*TASK BRIEF*
Take every line from the listing below that contains "layer".

*DATASET ENTRIES*

`config.mk`:
```
export PLATFORM = sky130hd
export DESIGN_NAME = word_pattern_replace_stream_unit
export DESIGN_NICKNAME = d
export VERILOG_FILES = /design/src/hw/rtl/wprs_pkg.sv /design/src/hw/rtl/wprs_ctrl.sv /design/src/hw/rtl/wprs_datapath.sv /design/src/hw/rtl/word_pattern_replace_stream_unit.sv
export VERILOG_INCLUDE_DIRS = /design/src /design/src/hw/rtl
export SDC_FILE = /design/constraint.sdc
export NUM_CORES = 1
export LEC_CHECK = 0
export ABC_AREA = 0
export BUFFER_PORTS_ARGS = -buffer_cell sky130_fd_sc_hd__buf_2
export CORE_MARGIN = 4
export CORE_UTILIZATION = 40
export CTS_CLUSTER_SIZE = 40
export DETAILED_ROUTE_END_ITERATION = 6
export HOLD_SLACK_MARGIN = 0.03
export PLACE_DENSITY = 0.6
export SYNTH_ARGS = -nofsm -noshare
export SYNTH_HDL_FRONTEND = slang
export SYNTH_HIERARCHICAL = 1
export SYNTH_SLANG_ARGS = --single-unit
```
`constraint.sdc`:
```
create_clock -name clk -period 10.7 [get_ports clk]
set_input_delay 0 -clock clk [delete_from_list [all_inputs] [get_ports clk]]
set_output_delay 0 -clock clk [all_outputs]
set_load 0.1 [all_outputs]
```
==> src/hdl/sms_pkg.sv <==
// Shared types, codes and helpers for the stepper move sequencer.
`default_nettype none

package sms_pkg;

	// Operation codes carried by an input beat.
	localparam logic [1:0] OP_MOVE    = 2'd0;
	localparam logic [1:0] OP_TICK    = 2'd1;
	localparam logic [1:0] OP_RELEASE = 2'd2;

	// Configuration register indexes.
	localparam int unsigned CFG_IDX_W = 4;
	localparam logic [CFG_IDX_W-1:0] CFG_STEPS_PER_REV = 4'd0;
	localparam logic [CFG_IDX_W-1:0] CFG_STEP_DELAY    = 4'd1;

	// Reset values of the configuration registers.
	localparam logic [15:0] STEPS_PER_REV_RST = 16'd200;
	localparam logic [15:0] STEP_DELAY_RST    = 16'd5;

	// Saturation point of the elapsed tick counter.
	localparam logic [15:0] TICKS_MAX = 16'hFFFF;

	// Full-step coil patterns.
	localparam logic [3:0] COIL_PH0 = 4'd5;
	localparam logic [3:0] COIL_PH1 = 4'd6;
	localparam logic [3:0] COIL_PH2 = 4'd10;
	localparam logic [3:0] COIL_PH3 = 4'd9;
	localparam logic [3:0] COIL_OFF = 4'd0;

	typedef struct packed {
		logic [1:0]         operation;
		logic signed [15:0] step_count;
		logic               limit_min_hit;
		logic               limit_max_hit;
	} in_item_t;

	typedef struct packed {
		logic [3:0]  coils;
		logic [15:0] steps_remaining;
		logic        stepped;
		logic        limit_abort;
		logic        blocked;
		logic [15:0] position;
	} out_item_t;

	// Configuration seen by the step core.
	typedef struct packed {
		logic [15:0] steps_per_rev;
		logic [15:0] step_delay_ticks;
	} cfg_t;

	// Coil pattern for the two low bits of the position.
	function automatic logic [3:0] coil_pattern(input logic [1:0] phase);
		logic [3:0] pat;
		case (phase)
			2'd0:    pat = COIL_PH0;
			2'd1:    pat = COIL_PH1;
			2'd2:    pat = COIL_PH2;
			default: pat = COIL_PH3;
		endcase
		return pat;
	endfunction

endpackage

`default_nettype wire

==> src/hdl/stepper_move_sequencer.sv <==
// Top level of the four-wire full-step stepper move sequencer.
// An accepted input beat reaches its result beat through the input register,
// then the state update and the result register.
// Throughput: one item per cycle; the input side stalls only when both the
// input register and the result register are full and the result is stalled.
// Reset: arst_n clears position, direction, pending steps, elapsed ticks, coils
// and the blocked flag, and loads 200 steps per revolution and a 5 tick delay.
`default_nettype none

module stepper_move_sequencer (
	input  wire logic                          clk,
	input  wire logic                          arst_n,
	input  wire logic                          in_valid,
	output logic                               in_stall,
	input  wire sms_pkg::in_item_t             in_data,
	output logic                               out_valid,
	input  wire logic                          out_stall,
	output sms_pkg::out_item_t                 out_data,
	input  wire logic                          cfg_valid,
	output logic                               cfg_ready,
	input  wire logic [sms_pkg::CFG_IDX_W-1:0] cfg_index,
	input  wire logic [15:0]                   cfg_data
);

	sms_pkg::cfg_t      cfg;
	sms_pkg::in_item_t  item_s1;
	logic               valid_s1;
	sms_pkg::out_item_t res;
	sms_pkg::out_item_t out_data_q;
	logic               out_valid_q;
	logic               advance;
	logic               in_take;

	sms_cfg_regs u_cfg (
		.clk       (clk),
		.arst_n    (arst_n),
		.cfg_valid (cfg_valid),
		.cfg_ready (cfg_ready),
		.cfg_index (cfg_index),
		.cfg_data  (cfg_data),
		.cfg       (cfg)
	);

	// Pipeline handshake: the input register empties into the result register.
	assign advance  = valid_s1 && (!out_valid_q || !out_stall);
	assign in_stall = valid_s1 && !advance;
	assign in_take  = in_valid && !in_stall;

	// Input register.
	always_ff @(posedge clk or negedge arst_n) begin
		if (!arst_n) begin
			valid_s1 <= 1'b0;
		end else if (in_take) begin
			valid_s1 <= 1'b1;
		end else if (advance) begin
			valid_s1 <= 1'b0;
		end
	end

	always_ff @(posedge clk) begin
		if (in_take) begin
			item_s1 <= in_data;
		end
	end

	sms_step_core u_core (
		.clk        (clk),
		.arst_n     (arst_n),
		.item_valid (advance),
		.item       (item_s1),
		.cfg        (cfg),
		.res        (res)
	);

	// Result register.
	always_ff @(posedge clk or negedge arst_n) begin
		if (!arst_n) begin
			out_valid_q <= 1'b0;
		end else if (advance) begin
			out_valid_q <= 1'b1;
		end else if (!out_stall) begin
			out_valid_q <= 1'b0;
		end
	end

	always_ff @(posedge clk) begin
		if (advance) begin
			out_data_q <= res;
		end
	end

	assign out_valid = out_valid_q;
	assign out_data  = out_data_q;

endmodule

`default_nettype wire

==> src/hdl/sms_cfg_regs.sv <==
// Configuration register file of the stepper move sequencer.
`default_nettype none

module sms_cfg_regs (
	input  wire logic                          clk,
	input  wire logic                          arst_n,
	input  wire logic                          cfg_valid,
	output logic                               cfg_ready,
	input  wire logic [sms_pkg::CFG_IDX_W-1:0] cfg_index,
	input  wire logic [15:0]                   cfg_data,
	output sms_pkg::cfg_t                      cfg
);

	logic [15:0] steps_per_rev_q;
	logic [15:0] step_delay_q;

	// Writes are always taken; unknown indexes are dropped.
	assign cfg_ready = 1'b1;

	always_ff @(posedge clk or negedge arst_n) begin
		if (!arst_n) begin
			steps_per_rev_q <= sms_pkg::STEPS_PER_REV_RST;
			step_delay_q    <= sms_pkg::STEP_DELAY_RST;
		end else if (cfg_valid && cfg_ready) begin
			unique case (cfg_index)
				sms_pkg::CFG_STEPS_PER_REV: steps_per_rev_q <= cfg_data;
				sms_pkg::CFG_STEP_DELAY:    step_delay_q    <= cfg_data;
				default: ;
			endcase
		end
	end

	assign cfg.steps_per_rev    = steps_per_rev_q;
	assign cfg.step_delay_ticks = step_delay_q;

endmodule

`default_nettype wire

==> src/hdl/sms_step_core.sv <==
// Motor state registers and the single-pass update for one item.
`default_nettype none

module sms_step_core (
	input  wire logic              clk,
	input  wire logic              arst_n,
	input  wire logic              item_valid,
	input  wire sms_pkg::in_item_t item,
	input  wire sms_pkg::cfg_t     cfg,
	output sms_pkg::out_item_t     res
);

	logic [15:0] position_q;
	logic        forward_q;
	logic [15:0] pending_q;
	logic [15:0] ticks_q;
	logic [3:0]  coil_q;
	logic        blocked_q;

	logic [15:0] position_d;
	logic        forward_d;
	logic [15:0] pending_d;
	logic [15:0] ticks_d;
	logic [3:0]  coil_d;
	logic        blocked_d;
	logic [15:0] report;
	logic        stepped;
	logic        aborted;

	logic [15:0] rev;
	logic [15:0] ticks_inc;
	logic [15:0] step_pos;
	logic [15:0] mag;
	logic        dir_hit;

	// Zero steps per revolution behaves as one.
	assign rev       = (cfg.steps_per_rev == 16'd0) ? 16'd1 : cfg.steps_per_rev;
	assign ticks_inc = (ticks_q != sms_pkg::TICKS_MAX) ? ticks_q + 16'd1 : ticks_q;
	assign mag       = 16'd0 - item.step_count;
	assign dir_hit   = (item.limit_min_hit && !forward_q) || (item.limit_max_hit && forward_q);

	// Next position for one step in the current direction, wrapping at rev.
	always_comb begin
		if (forward_q) begin
			if ({1'b0, position_q} + 17'd1 >= {1'b0, rev}) begin
				step_pos = 16'd0;
			end else begin
				step_pos = position_q + 16'd1;
			end
		end else begin
			if (position_q == 16'd0 || position_q >= rev) begin
				step_pos = rev - 16'd1;
			end else begin
				step_pos = position_q - 16'd1;
			end
		end
	end

	// Item decode and state update.
	always_comb begin
		position_d = position_q;
		forward_d  = forward_q;
		pending_d  = pending_q;
		ticks_d    = ticks_q;
		coil_d     = coil_q;
		blocked_d  = blocked_q;
		stepped    = 1'b0;
		aborted    = 1'b0;
		report     = pending_q;
		unique case (item.operation)
			sms_pkg::OP_MOVE: begin
				if (item.step_count == 16'sd0) begin
					pending_d = 16'd0;
				end else if (item.step_count[15]) begin
					forward_d = 1'b0;
					pending_d = mag;
				end else begin
					forward_d = 1'b1;
					pending_d = item.step_count;
				end
				report = pending_d;
			end
			sms_pkg::OP_TICK: begin
				ticks_d = ticks_inc;
				if (pending_q != 16'd0) begin
					blocked_d = item.limit_min_hit || item.limit_max_hit;
					if (dir_hit) begin
						aborted   = 1'b1;
						pending_d = 16'd0;
					end else if (ticks_inc >= cfg.step_delay_ticks) begin
						ticks_d    = 16'd0;
						position_d = step_pos;
						coil_d     = sms_pkg::coil_pattern(step_pos[1:0]);
						pending_d  = pending_q - 16'd1;
						stepped    = 1'b1;
						report     = pending_d;
					end
				end
			end
			sms_pkg::OP_RELEASE: begin
				coil_d = sms_pkg::COIL_OFF;
			end
			default: ;
		endcase
	end

	// State registers advance once per item.
	always_ff @(posedge clk or negedge arst_n) begin
		if (!arst_n) begin
			position_q <= 16'd0;
			forward_q  <= 1'b0;
			pending_q  <= 16'd0;
			ticks_q    <= 16'd0;
			coil_q     <= sms_pkg::COIL_OFF;
			blocked_q  <= 1'b0;
		end else if (item_valid) begin
			position_q <= position_d;
			forward_q  <= forward_d;
			pending_q  <= pending_d;
			ticks_q    <= ticks_d;
			coil_q     <= coil_d;
			blocked_q  <= blocked_d;
		end
	end

	assign res.coils           = coil_d;
	assign res.steps_remaining = report;
	assign res.stepped         = stepped;
	assign res.limit_abort     = aborted;
	assign res.blocked         = blocked_d;
	assign res.position        = position_d;

	// A step and an abort never happen on the same item.
	a_step_xor_abort: assert property (@(posedge clk) disable iff (!arst_n)
		item_valid |-> !(stepped && aborted))
		else $error("step and limit abort on the same item");

	// After a step the coils carry a full-step pattern.
	a_step_coils: assert property (@(posedge clk) disable iff (!arst_n)
		item_valid && stepped |=> (coil_q == sms_pkg::COIL_PH0 || coil_q == sms_pkg::COIL_PH1
			|| coil_q == sms_pkg::COIL_PH2 || coil_q == sms_pkg::COIL_PH3))
		else $error("coil pattern invalid after step");

	// An abort leaves nothing pending.
	a_abort_clears: assert property (@(posedge clk) disable iff (!arst_n)
		item_valid && aborted |=> pending_q == 16'd0)
		else $error("pending steps left after abort");

	// A step restarts the elapsed counter.
	a_step_ticks: assert property (@(posedge clk) disable iff (!arst_n)
		item_valid && stepped |=> ticks_q == 16'd0)
		else $error("elapsed counter not cleared on step");

endmodule

`default_nettype wire
==> src/hw/rtl/tsri_div.sv <==
// Iterative restoring divider: floor(num / den), one quotient bit per cycle
module tsri_div import tsri_pkg::*; #(
    parameter int NumBits = 96,
    parameter int DenBits = 48
) (
    input  logic               i_clk,
    input  logic               i_rst_n,
    input  logic               i_start,
    input  logic [NumBits-1:0] i_num,
    input  logic [DenBits-1:0] i_den,
    output logic               o_done,
    output logic [NumBits-1:0] o_quo
);
    localparam int CntBits = $clog2(NumBits + 1);
    logic [NumBits-1:0] r_num;
    logic [DenBits:0]   r_rem;
    logic [DenBits-1:0] r_den;
    logic [CntBits-1:0] r_cnt;
    logic               r_busy;
    logic               r_done;
    logic [DenBits:0]   w_sh;
    logic [DenBits:0]   w_sub;

    assign w_sh  = {r_rem[DenBits-1:0], r_num[NumBits-1]};
    assign w_sub = w_sh - {1'b0, r_den};

    always_ff @(posedge i_clk) begin
        if (!i_rst_n) begin
            r_busy <= 1'b0;
            r_done <= 1'b0;
            r_cnt  <= '0;
        end else begin
            r_done <= 1'b0;
            if (i_start) begin
                r_busy <= 1'b1;
                r_num  <= i_num;
                r_den  <= i_den;
                r_rem  <= '0;
                r_cnt  <= CntBits'(NumBits);
            end else if (r_busy) begin
                if (!w_sub[DenBits]) begin
                    r_rem <= w_sub;
                    r_num <= {r_num[NumBits-2:0], 1'b1};
                end else begin
                    r_rem <= w_sh;
                    r_num <= {r_num[NumBits-2:0], 1'b0};
                end
                r_cnt <= r_cnt - 1'b1;
                if (r_cnt == CntBits'(1)) begin
                    r_busy <= 1'b0;
                    r_done <= 1'b1;
                end
            end
        end
    end

    assign o_done = r_done;
    assign o_quo  = r_num;
endmodule
--- src/sv/sem_pkg.sv ---
package sem_pkg;

    // Register indexes of the configuration port
    localparam logic [7:0] REG_FRAME_WIDTH  = 8'd0;
    localparam logic [7:0] REG_FRAME_HEIGHT = 8'd1;

    localparam int LINE_DEPTH_DEF = 256;
    localparam int Q_DEPTH        = 4;
    localparam int Q_PTR_W        = $clog2(Q_DEPTH);
    localparam int Q_CNT_W        = $clog2(Q_DEPTH + 1);
    localparam int GRAD_W         = 11;
    localparam int SQ_W           = 18;

    // One gradient pair between front and back
    typedef struct packed {
        logic signed [GRAD_W-1:0] gx;
        logic signed [GRAD_W-1:0] gy;
        logic                     last;
    } grad_t;

    typedef struct packed {
        logic  valid;
        grad_t entry;
    } push_t;

    // Partial state of the digit-by-digit square root
    typedef struct packed {
        logic [SQ_W-1:0] rem;
        logic [SQ_W-1:0] root;
    } sq_t;

    // One step of the square root, working on bit pair k
    function automatic sq_t sq_step(input sq_t s, input int k);
        logic [SQ_W-1:0] bitv;
        logic [SQ_W-1:0] trial;
        sq_t             r;
        bitv  = SQ_W'(1) << (2 * k);
        trial = s.root + bitv;
        if (s.rem >= trial)
        begin
            r.rem  = s.rem - trial;
            r.root = (s.root >> 1) + bitv;
        end
        else
        begin
            r.rem  = s.rem;
            r.root = s.root >> 1;
        end
        return r;
    endfunction

endpackage

--- src/sv/sem_queue.sv ---
module sem_queue (
    input  logic           clk,
    input  logic           rst_n,
    input  sem_pkg::push_t push,
    input  logic           pop,
    output sem_pkg::grad_t head,
    output logic           not_empty,
    output logic [sem_pkg::Q_CNT_W-1:0] count
);
    import sem_pkg::*;

    grad_t              mem_reg [Q_DEPTH];
    logic [Q_PTR_W-1:0] wr_ptr_reg, wr_ptr_next;
    logic [Q_PTR_W-1:0] rd_ptr_reg, rd_ptr_next;
    logic [Q_CNT_W-1:0] cnt_reg, cnt_next;
    logic               do_pop;

    assign do_pop    = pop && (cnt_reg != '0);
    assign head      = mem_reg[rd_ptr_reg];
    assign not_empty = (cnt_reg != '0);
    assign count     = cnt_reg;

    // Pointer and fill bookkeeping
    always_comb
    begin
        wr_ptr_next = push.valid ? wr_ptr_reg + 1'b1 : wr_ptr_reg;
        rd_ptr_next = do_pop ? rd_ptr_reg + 1'b1 : rd_ptr_reg;
        cnt_next    = cnt_reg + Q_CNT_W'(push.valid) - Q_CNT_W'(do_pop);
    end

    always_ff @(posedge clk or negedge rst_n)
    begin
        if (!rst_n)
        begin
            wr_ptr_reg <= '0;
            rd_ptr_reg <= '0;
            cnt_reg    <= '0;
        end
        else
        begin
            wr_ptr_reg <= wr_ptr_next;
            rd_ptr_reg <= rd_ptr_next;
            cnt_reg    <= cnt_next;
        end
    end

    always_ff @(posedge clk)
    begin
        if (push.valid)
        begin
            mem_reg[wr_ptr_reg] <= push.entry;
        end
    end

endmodule

--- config.mk ---
export PLATFORM = sky130hd
export DESIGN_NAME = sem_queue
export DESIGN_NICKNAME = d
export VERILOG_FILES = /design/src/sv/sem_pkg.sv /design/src/sv/sem_queue.sv
export SDC_FILE = /design/constraint.sdc
export NUM_CORES = 1
export LEC_CHECK = 0
export BUFFER_PORTS_ARGS = -buffer_cell sky130_fd_sc_hd__clkbuf_2
export CORE_ASPECT_RATIO = 0.9
export CORE_MARGIN = 5
export CORE_UTILIZATION = 55
export DETAILED_ROUTE_END_ITERATION = 6
export PLACE_DENSITY = 0.77
export SLEW_MARGIN = 20
export SYNTH_ARGS = -nofsm -noshare
export SYNTH_HDL_FRONTEND = slang
export SYNTH_SLANG_ARGS = --single-unit
--- constraint.sdc ---
create_clock -name clk -period 6.35 [get_ports clk]
set_clock_uncertainty 0.15 [all_clocks]
set_input_delay 1.27 -clock clk [delete_from_list [all_inputs] [get_ports clk]]
set_output_delay 1.27 -clock clk [all_outputs]
set_load 0.03 [all_outputs]
* Yosys cells after proc, flatten, opt, wreduce, memory -nomap -nowiden
Memory sizes are Yosys's and may differ from the RTL's. Cells that the tools add are included.
Word-level totals: flip-flop bits (word level) 7, bits in latches 0, RAM bits 92, memory bits (read-only) 0, memories kept 1
Cells by class: add/sub/neg operators 4, multipliers 0, div/mod/pow operators 0, $lt $le $gt $ge 0, eq/ne operators 0, shifts and indexed selects 0, multiplexer cells 2, bitwise operators 0, reductions and logical operators 2
Memories:
- mem_reg | words 4, width 23, read ports 1, clocked after Yosys merged registers in 0, wr ports 1, line sem_queue.sv:12 | grad_t mem_reg [Q_DEPTH];
Operators by type and width (number):
- adder 2 x 1 -> 2 bit, second input constant | 2
- adder 3 x 1 -> 3 bit | 1
- nonzero test 3 bit | 1
- subtractor 3 x 1 -> 3 bit | 1
- two-way mux 1 bit | 2
- logical AND 1 bit | 1

* Depth between registers and ports, before layout
depth in word-level cells 3, mapped depth 7

* Least setup slack after synthesis
Ideal clock, no wire load.
path kind input-to-reg, start input pop, end register cnt_reg[2], in the netlist count[2], arrival 2.488 ns, data required time 6.077 ns, path slack 3.589 ns, stages on the path 7, cell sequence o31a_1 ha_1 inv_1 ha_1 fa_1 xnor2_1 xnor2_1
On the way: longest elaborated chain between the ends 2
RTL lines:
- from (decl) | line sem_queue.sv:5 | input logic pop,
- logical AND 1 bit | line sem_queue.sv:18 | assign do_pop = pop && (cnt_reg != '0);
- subtractor 3 x 1 -> 3 bit | line sem_queue.sv:28 | cnt_next = cnt_reg + Q_CNT_W'(push.valid) - Q_CNT_W'(do_pop);
- named net cnt_next[2] | line sem_queue.sv:15 | logic [Q_CNT_W-1:0] cnt_reg, cnt_next;
- to (signal assigned) | line sem_queue.sv:43 | cnt_reg <= cnt_next;
- to (decl) | line sem_queue.sv:15
The timed path passes the listed nets, and every way through them passes these cells. A chain may end at the register's enable or synchronous reset.

==> impl_metrics.ini <==
[layout]
largest_reg_flops = 92
syn2layout_area_growth_pct = 16.2
mostFrequentLayoutCells = 92 x sky130_fd_sc_hd__edfxtp_1, 53 x sky130_fd_sc_hd__clkbuf_2, 18 x sky130_fd_sc_hd__mux4_2
drive_gt1_frac = 0.414
design.final.nets = 251
ff_latch_area_sq_um = 2940
design_area_sq_um = 4370
layout.cells.most_common = sky130_fd_sc_hd__edfxtp_1
insertedDiodeCount = 0
multi_input_area_sq_um = 733
num-fill-cells = 455
final_design_utilization = 0.660

[timing]
worst_pin_slew_ns = 0.772
count_of_final_hold_check_violations = 0
fin_crit_sh = 0.554
setup_viol_count_final = 0
finalCriticalPeriod_ns = 3.52
fin_ws_ns = 2.83
unrepaired_setup_endpoints_after_global_routing = no
slew-limit-headroom = 0.486
timing.final.max_slew_violations = 0
fmaxAchievable_mhz = 284
finalSetupTns_ns = 0

[power_and_ir_drop]
ratio_of_total_power_to_cell_area_nw_per_um2 = 492
total_power_draw_mw = 2.15
vdd_drop_max_v = 0.000288
power_leakage_nw = 1.58

[place]
dp_worst_setup_slack_ns = 3.14
place.detailed.hpwl_um = 3740
place_congestion = 0.766
port_buffers = 53
placement.cell_area_sq_um = 4100

[setup_path]
timing.critical_path.max_delay_family = flip-flops
timing.critical_path.slowest_stage_cell = sky130_fd_sc_hd__dfrtp_2
critPathLaunchType = flop
setup.worst_path.end_class = primary output
timing.critical_path.arrival_ns = 2.10
critical_path_required_ns = 4.93
sum_of_buffers_and_inverters_on_the_critical_path = 1
critPathMaxStageDelay_ns = 0.88
crit_type = flop to primary output
crit_path_cell_trace = mux4_1, clkbuf_2
worst-path-max-fanout = 25

[synthesis]
post_synth_xor_area_fraction = 0.0116
synth_top_family_by_area = multiplexers
synth_compound_gate_area_share = 0.00599
synth-adder-area-share = 0.0253
synth_top_cells_by_area = sky130_fd_sc_hd__edfxtp_1 73%, sky130_fd_sc_hd__mux4_2 11%, sky130_fd_sc_hd__dfrtp_1 4.7%
ys_ff_latch = 99
number_of_nets_produced_by_synthesis = 189
synth.top_cell.area_share = 0.735
post_synth_instance_area_sq_um = 3760
seq_area_frac_synth = 0.781
netlist_instances = 155
yosys.area_share.simple = 0.00932
yosysWarningCount = 0
syn_avg_cell_area_sq_um = 24.3
synth.lib_cells_used.distinct = 18
yosys.area.top_type = sky130_fd_sc_hd__edfxtp_1
muxShareOfSynthArea = 0.143

[route]
post_drt_wl_per_cell_um = 18.6
route.detailed.vias_per_inst = 5.42
wirelength_um = 5800
antenna_violating_nets_post_route = 0
drc_errors = 0
dr.first_iter.drc_count = 109
detailroute.via_count = 1691
drt-pass1-iter-count = 4

[die]
ioPinCount = 54
rows = 28
start_util = 0.568
fp.dieW_um = 97.2
fp.dieArea_sq_um = 8590
floorplan.die.height_um = 88.4
core_footprint_sq_um = 6620

[global_routing]
largest_net_degree_at_the_start_of_global_routing = 26
number_of_global_route_vias_before_repair = 1860
wire_length_of_the_first_global_routing_pass_um = 9600
grt_antenna_before_repair = 0
grt_overflow_total = 0
groute.usage.overall = 0.153

[cts]
insertion_delay_ns = 0.35
post_cts.repair.setup_buffers = 0
cts_hold_buf = 0
cts_htree_levels = 3
cts_inserted_buffers = 9
clock-sinks = 99
cts_repair_resize_count = 0
cts-root-to-sink-buffers = 2
clkSlewWorstSetupHoldPaths_ns = 0.08
clockRootBuffer = sky130_fd_sc_hd__clkbuf_8
tritoncts = yes

[hold_path]
worst_min_delay_path_class = flop to flop

[run_status]
status = completed

[job]
max_cap_violations = 0
-- worst paths after layout --
path                                      startpoint                   endpoint  slack [ns]  cells past startpoint
max reg2reg                       count[1]$_DFF_PN0_         count[2]$_DFF_PN0_        4.16                      7
min in group asynchronous                      rst_n  wr_ptr_reg[1]$_DFFE_PN0P_        0.59                      1
min reg2reg                wr_ptr_reg[0]$_DFFE_PN0P_  wr_ptr_reg[0]$_DFFE_PN0P_        0.41                      1
min                        wr_ptr_reg[0]$_DFFE_PN0P_  wr_ptr_reg[0]$_DFFE_PN0P_        0.41                      1
max                        rd_ptr_reg[0]$_DFFE_PN0P_                    head[0]        2.83                      2
max in group asynchronous                      rst_n  rd_ptr_reg[0]$_DFFE_PN0P_        5.28                      1
-- stage by stage --
stage	instances	hold slack [ns]
after floorplan	155	0.344
after global placement	296	0.373
after detailed placement	296	0.399
after CTS	312	0.410
after global routing	312	0.426
final	312	0.409
-- layer usage --
layer | vias up | GRT usage | part of all wire
met5 | - | 0 | 0
met4 | 0 | 0.0421 | 0.0076
met3 | 7 | 0.0725 | 0.076
met2 | 52 | 0.249 | 0.49
met1 | 867 | 0.187 | 0.43
li1 | 765 | - | -
-- synth_stat cells (all sizes together) --
master / count
xor2: 2
dfrtp: 7
or3: 1
xnor2: 3
ha: 6
fa: 1
o31a: 1
inv: 6
buf: 6
o311ai: 1
mux4: 23
o21ai: 1
and2: 4
edfxtp: 92
nand2: 1
-- cell type report --
cell class,count,share of cell area
inverters,6,0.00516
clock buffers,9,0.0284
flip-flops and latches,99,0.673
multi-input cells,44,0.168
clock inverters,7,0.0321
repair buffers,57,0.0676
well taps,90,0.0258
-- logic make-up (layout without fill, tap and decap cells) --
kind of cell,count (synthesis),after routing
AO/OA/AOI/OAI,3,3
XOR/XNOR,5,5
adder cells (fa/ha/maj),7,7
buffers and inverters,12,79
flip-flops,99,99
multiplexers,23,23
AND/OR/NAND/NOR,6,6
-- where the power goes --
part | internal [mW] | switching, mW
Sequential | 0.859 | 0.114
Combinational | 0.270 | 0.407
Clock | 0.300 | 0.199
Total | 1.43 | 0.720
No activity file was read; power rests on OpenSTA's default activity.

*RESPONSE BELOW*
-- layer usage --
layer | vias up | GRT usage | part of all wire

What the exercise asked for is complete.